GP Pay "Cut" Since 2005-06 Levels
Main Category: Primary Care / General PracticeArticle Date: 01 Nov 2007 - 2:00 PDT
GP earnings figures published recently are already out of date. They pre-date the current two-year period in which there has been a 0% increase in basic practice resources. In effect, says the BMA, this means a pay cut for the GPs running practices as they have had to meet the rising costs of providing NHS general practice - including staff pay and premises - on a standstill budget.
Dr Laurence Buckman, Chairman of the BMA's GPs Committee said: "We know from a UK-wide GP survey that three quarters of GP principals expect income to go down this year (2007-08). This is supported by estimates from accountants. There is a limit to the efficiencies you can make and the inflation effects you can absorb on a zero pay award: 0% for GPs in 2007-08 could actually equate to a 6% cut in income in real terms. Family doctors are now being penalised for rising to the challenge of performance-related-pay for delivering the quality care the government asked for."
The figures released today are calculated from income tax returns and include all GP income. This includes private work earned outside the NHS from things like insurance medicals, as well as earnings outside the GP contract such as the out-of-hours shifts that thousands of GPs still work. Since 2005 there has also been a significant increase in the number of salaried GPs. Salaried GPs usually earn substantially less than colleagues who organise and run practices as well as doing clinical work. Dr Buckman said: "The headline figures published today do not include salaried GP earnings and therefore don't reflect the overall average NHS GP income which is considerably lower than £100,000."
Increase in funding for quality work
When the Government negotiated the new GP contract it built in an income rise for practices in the final year (2005-06) of the three year deal by raising the average value of the performance-related-pay quality points from £75 to £124.60. Dr Buckman said: "This was a planned increase in resources dependent on practices continuing to deliver increasingly good patient care."
Dispensing Doctors
Some doctors, especially in rural areas, also take on the work of dispensing medicines to their patients, earning these dispensing doctors an additional income. Dr Buckman said: "It is misleading to lump these doctors in with ordinary GPs when reporting an average income. They earn more than non-dispensing GPs who form the majority because they are effectively running two businesses."

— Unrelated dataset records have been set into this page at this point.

===== flow/run.sh =====
#!/bin/bash
# OpenROAD 26Q1-2900-gdf79404cd8, Yosys 0.63+post, stock flow scripts
make -C /OpenROAD-flow-scripts/flow DESIGN_CONFIG=/design/flow/config.mk WORK_HOME=/design/flow/orfs finish

===== flow/config.mk =====
export PLATFORM = sky130hd
export DESIGN_NAME = VGA
export DESIGN_NICKNAME = VGA
export VERILOG_FILES = /design/flow/design.v
export SDC_FILE = /design/flow/constraint.sdc
export NUM_CORES = 4
export LEC_CHECK = 1
export CORE_AREA = 10 10 102 102
export DIE_AREA = 0 0 112 112
export SYNTH_MEMORY_MAX_BITS = 65536

===== flow/constraint.sdc =====
current_design VGA

set clk_period 1.3
set clk_io_pct 0.2

create_clock -name clk0 -period $clk_period [get_ports {clock}]

set non_clock_inputs [all_inputs -no_clocks]
set_input_delay [expr $clk_period * $clk_io_pct] -clock clk0 $non_clock_inputs
set_output_delay [expr $clk_period * $clk_io_pct] -clock clk0 [all_outputs]

===== flow/design.v =====
module VGA(
   clock,
   switch,
   disp_RGB,
   hsync,
   vsync
);
input  clock;      
input  [1:0]switch;
output [2:0]disp_RGB;     
output  hsync;      
output  vsync;      
reg [9:0] hcount;      
reg [9:0]   vcount;      
reg [2:0]   data;
reg [2:0]  h_dat;
reg [2:0]   v_dat;
reg [4:0] vram[4:0];
wire  hcount_ov;
wire  vcount_ov;
wire  dat_act;
wire  hsync;
wire  vsync;
reg  vga_clk;
parameter hsync_end   = 10'd95,
   hdat_begin  = 10'd143,
   hdat_end  = 10'd783,
   hpixel_end  = 10'd799,
   vsync_end  = 10'd1,
   vdat_begin  = 10'd34,
   vdat_end  = 10'd514,
   vline_end  = 10'd524;
always @(posedge clock)
begin
 vga_clk = ~vga_clk;
end
always @(posedge vga_clk)
begin
 if (hcount_ov)
  hcount <= 10'd0;
 else
  hcount <= hcount + 10'd1;
end
assign hcount_ov = (hcount == hpixel_end);
always @(posedge vga_clk)
begin
 if (hcount_ov)
 begin
  if (vcount_ov)
   vcount <= 10'd0;
  else
   vcount <= vcount + 10'd1;
 end
end
assign  vcount_ov = (vcount == vline_end);
assign dat_act =    ((hcount >= hdat_begin) && (hcount < hdat_end))
     && ((vcount >= vdat_begin) && (vcount < vdat_end));
assign hsync = (hcount > hsync_end);
assign vsync = (vcount > vsync_end);
assign disp_RGB = (dat_act) ?  data : 3'h00;       
wire[23:0] dataA = 0,dataB = 0;
reg[15:0] addrA = 0,addrB = 0;
wire weA = 0,weB = 0;
wire[23:0] q_A ,q_B;
true_dpram_sclk dram(dataA,dataB,addrA,addrB,weA,weB,clock,q_A,q_B);
wire [12:0] h_count_;
assign h_count_ = hcount - 34;
reg h_count;
always begin
	#1;
	if(h_count_ < 0) begin
		h_count <= 0;
	end
	h_count <= h_count_; 
end
wire [12:0] _v_count;
assign _v_count = vcount - 143;
reg v_count;
always begin
 	#1;
	if(_v_count < 0) begin
		h_count = 0;
	end
	h_count = h_count_;
end
wire [16:0] ram_addr;
assign ram_addr = hcount / 8 + vcount * 80;
always @(posedge clock) begin
	addrA <= ram_addr;
end
wire [16:0] index;
assign index = hcount % 8;
wire [23:0] hoge = (q_A << (3 * index));
always @(posedge vga_clk) begin
	data <= hoge[23:21];
end
initial begin
	vram[0] = 5'b00111;
	vram[1] = 5'b00111;
	vram[2] = 5'b11000;
	vram[3] = 5'b00111;
	vram[4] = 5'b00111;
end
endmodule
module testbench();
	initial begin
		$dumpfile("testbench.vcd");
		$dumpvars(0,testbench);
	end	
	reg clk;
	wire [1:0] sw = 0;
	wire [2:0] rgb = 0;
	wire hksync = 0,vksync = 0;
	VGA hoge(
		clk,
		sw,
		rgb,
		hksync,
		vksync
	);
	always begin
		clk = 1;
		#1;
		clk = 0;
		#1;
	end
endmodule
module true_dpram_sclk
(
	input [23:0] data_a, data_b,
	input [15:0] addr_a, addr_b,
	input we_a, we_b, clk,
	output reg [23:0] q_a, q_b
);
	reg [23:0] ram[2000:0];
	integer i;
	always @ (posedge clk)
	begin
		if (we_a) 
		begin
			ram[addr_a] <= data_a;
			q_a <= data_a;
		end
		else 
		begin
			q_a <= ram[addr_a];
		end
	end
	always @ (posedge clk)
	begin
		if (we_b)
		begin
			ram[addr_b] <= data_b;
			q_b <= data_b;
		end
		else
		begin
			q_b <= ram[addr_b];
		end
	end
	initial begin
		for(i = 0; i < 2000; i = i + 1) begin
			ram[i] = 24'b100010001110011111000111;
		end
	end
endmodule
module testbenchh();
	initial begin
		$dumpfile("testbench.vcd");
		$dumpvars(0,testbench);
	end
	reg clk;
	wire[23:0] data_a = 0,data_b = 0;
	reg[15:0] addr_a = 0,addr_b = 0;
	wire we_a = 0,we_b = 0;
	wire[23:0] q_a,q_b;
	true_dpram_sclk mem(data_a,data_b
						,addr_a,addr_b
						,we_a,we_b,
						clk
						,q_a,q_b
	);
	always begin
		clk = 0;
		#1
		clk = 1;
		#1
		addr_a = 5'b0000000000011;
		clk = 0;
		#1
		clk = 1;
		#1
		clk = 0;
		#1
		clk = 1;
		#1
		clk = 0;
		#0
		clk = 1;
	end
endmodule

==> impl_metrics.sql <==
-- generated from flow reports
INSERT INTO impl_metrics (metric_group, metric, value, unit) VALUES
('power_and_ir_drop', 'net-switching-power', '0', 'uW'),
('logic_synthesis', 'ys_chip_area', '1410', 'um2'),
('final_layout', 'finalInstanceArea', '1560', 'um2'),
('placement', 'placedCellCount', '249', ''),
('floorplanning', 'io_pins', '8', ''),
('clock_network', 'hold_buffers', '0', ''),
('worst_hold_path', 'min_delay_worst_type', 'register to register', ''),
('final_layout', 'layout.filler_cells', '886', ''),
('route', 'final_antenna_net_count', '0', ''),
('power_and_ir_drop', 'power_report.internal_total', '31.3', 'uW'),
('power_and_ir_drop', 'p_seq_share', '100.0', '%'),
('clock_network', 'clock.latency.late_pin', '0', 'ns'),
('logic_synthesis', 'synth.yosys.seq_area_share', '41.1', '%'),
('floorplanning', 'fp.dieH', '112', 'um'),
('critical_path', 'cp.buffers_inverters', '1', ''),
('route', 'drt-vias-per-instance', '3.84', ''),
('sta', 'maxClockFrequency', '2210', 'MHz'),
('power_and_ir_drop', 'power_density_relative_to_cell_area', '20.0', 'nW/um2'),
('clock_network', 'cts-resized-gates', '0', ''),
('logic_synthesis', 'synth.top_cells.by_area', 'edfxtp_1, dfxtp_1, ha_1, xor2_1, xnor2_1', ''),
('critical_path', 'max_fanout_on_critical_path', '2', ''),
('placement', 'post_dp_cell_area', '1560', 'um2'),
('route', 'initialDrtViolationCount', '42', ''),
('sta', 'untimed_endpoints', '38', ''),
('logic_synthesis', 'mapped_cell_area', '1410', 'um2'),
('critical_path', 'cp-start-kind', 'register', ''),
('logic_synthesis', 'syn_area_per_cell', '9.73', 'um2'),
('global_routing', 'largest_net_degree_at_the_start_of_global_routing', '24', ''),
('logic_synthesis', 'synthesis.instances', '145', ''),
('final_layout', 'post_route_cells_drive_above_1_share', '3.47', '%'),
('final_layout', 'area_growth', '10.7', '%'),
('critical_path', 'worst-r2r-setup-slack', '0.85', 'ns'),
('power_and_ir_drop', 'power.static_leakage', '0.575', 'nW'),
('final_layout', 'final-instance-count-excl-fill', '249', ''),
('global_routing', 'gr_util_all_layers', '3.49', '%'),
('critical_path', 'timing.critical_path.arrival', '0.34', 'ns'),
('placement', 'dp.final_hpwl', '1690', 'um'),
('sta', 'postLayoutSetupSlackWorst', '0.848', 'ns'),
('final_layout', 'most-common-layout-cells', 'dfxtp_1, nor2_1, edfxtp_1', ''),
('critical_path', 'slowest_stage_delay_cp', '0.30', 'ns'),
('power_and_ir_drop', 'vdd.ir_drop.worst', '0.0000297', 'V'),
('job', 'drv_cap', '0', ''),
('floorplanning', 'core_region_area', '8220', 'um2'),
('job', 'stage_log_warning_count', '37', ''),
('critical_path', 'worstPathRequired', '1.19', 'ns'),
('sta', 'unclocked_pins', '23', ''),
('sta', 'timing_max_transition_violations_final', '0', ''),
('sta', 'final-setup-viol-count', '0', ''),
('critical_path', 'critical-path-top-delay-family', 'flip-flops', ''),
('floorplanning', 'effective_utilization_at_floorplan', '17.2', '%'),
('route', 'drt_pre_antenna_iters', '3', ''),
('floorplanning', 'die-area', '12500', 'um2'),
('floorplanning', 'die_outline_width', '112', 'um'),
('global_routing', 'grt_pass1_wl', '4060', 'um'),
('placement', 'i_o_buffers', '5', ''),
('logic_synthesis', 'ys_warn_count', '2', ''),
('route', 'route.detailed.drc', '0', ''),
('run_status', 'outcome', 'finished, final reports clean', ''),
('sta', 'setup-tns-final', '0', 'ns'),
('sta', 'unrepaired_setup_endpoints_after_global_routing', 'no', ''),
('critical_path', 'cpMaxStageDelayCell', 'dfxtp_1', ''),
('logic_synthesis', 'number_of_distinct_library_cells_after_synthesis', '43', ''),
('sta', 'worst_slew_margin_rel', '56.1', '%'),
('critical_path', 'timing.critical_path.to_type', 'register', ''),
('final_layout', 'finalCoreUtilization', '19.0', '%'),
('power_and_ir_drop', 'clkPwrFrac', '0', '%'),
('clock_network', 'cts.clk_slew.worst_paths', '0', 'ns'),
('route', 'antennaDiodeCount', '0', ''),
('placement', 'gpl.final_weighted_congestion', '0.766', ''),
('floorplanning', 'num_rows', '33', ''),
('sta', 'timing_hold_violations_final', '0', '');
==> cells in the mapped netlist <==
cell type   n
o21ai_0     4
nor4_2      1
nor2_1     13
a221o_1     1
o41a_1      1
a21oi_1     3
buf_2       3
buf_6       1
o211ai_2    1
ha_1        9
xnor2_1     7
nor4b_1     1
or4_4       1
nor2b_1     3
fa_1        1
nor4_1      3
o31ai_1     1
nor3b_1     6
nand2b_1    2
a2111o_1    1
a21oi_2     1
mux2i_1     1
nand2_1     9
and4_1      1
o21ai_1     1
inv_1       7
xor2_1      8
and2_1      1
o211ai_1    1
nand4_1     6
nand4b_1    1
o311ai_0    1
o21a_1      1
nor3_1      3
nand3_1     6
dfxtp_1    14
edfxtp_1   10
a22o_1      2
a21o_1      1
and3_1      2
a211oi_1    1
clkbuf_1    3
a31oi_1     1
==> routing by layer <==
metal / up-vias / track usage (%) / share of wire (%)
met5: - / 0 / 0
met4: 0 / 0 / 0
met3: 0 / 0.0543 / 0
met2: 1 / 6.10 / 46
met1: 434 / 5.02 / 54
li1: 521 / - / -
==> final timing paths <==
check                           cells past startpoint    start  endpoint
worst max-delay path                                1  vga_clk   vga_clk
worst min register to register                      1  vga_clk   vga_clk
worst max register to register                      1  vga_clk   vga_clk
worst min-delay path                                1  vga_clk   vga_clk
==> sequential cells by signal, indices dropped and copies added (netlist names) <==
| register | cells |
|---|---|
| data | 3 |
| hcount | 10 |
| vcount | 10 |
| vga_clk | 1 |
==> power groups by stage <==
stage                 Combinational [mW]  Clock [mW]  Sequential, mW
final                        0.000000347           0          0.0313
after global routing         0.000000347           0          0.0313
after CTS                    0.000000347           0          0.0313
==> cell families after synthesis <==
group	share of synthesized area (%)
simple gates	23.3
flops	41.1
compound gates	11.6
xor+xnor	9.31
buf+inv	4.52
fa+ha+maj	9.40
mux	0.709
==> final cells by class <==
| class | count | area [um2] | share of cell area, % |
|---|---|---|---|
| Multi-Input combinational cell | 107 | 767 | 49.1 |
| Sequential cell | 24 | 581 | 37.1 |
| Inverter | 7 | 26.3 | 1.68 |
| Tap cell | 105 | 131 | 8.41 |
| Timing Repair Buffer | 6 | 57.6 | 3.68 |
Power is estimated from default activity; no workload was simulated.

For non-dispensing self-employed GPs working under the new national contract, the average net income in 2005-06 from all sources was £102,648. Figures are not yet available for the amount of this earned solely from the new GP contract.
"Most of the increase in GP pay in recent years has come from the extra resources that GPs earn if they offer higher quality patient care. The outcome from this raised quality is a better standard of health for our patients" said Dr Buckman.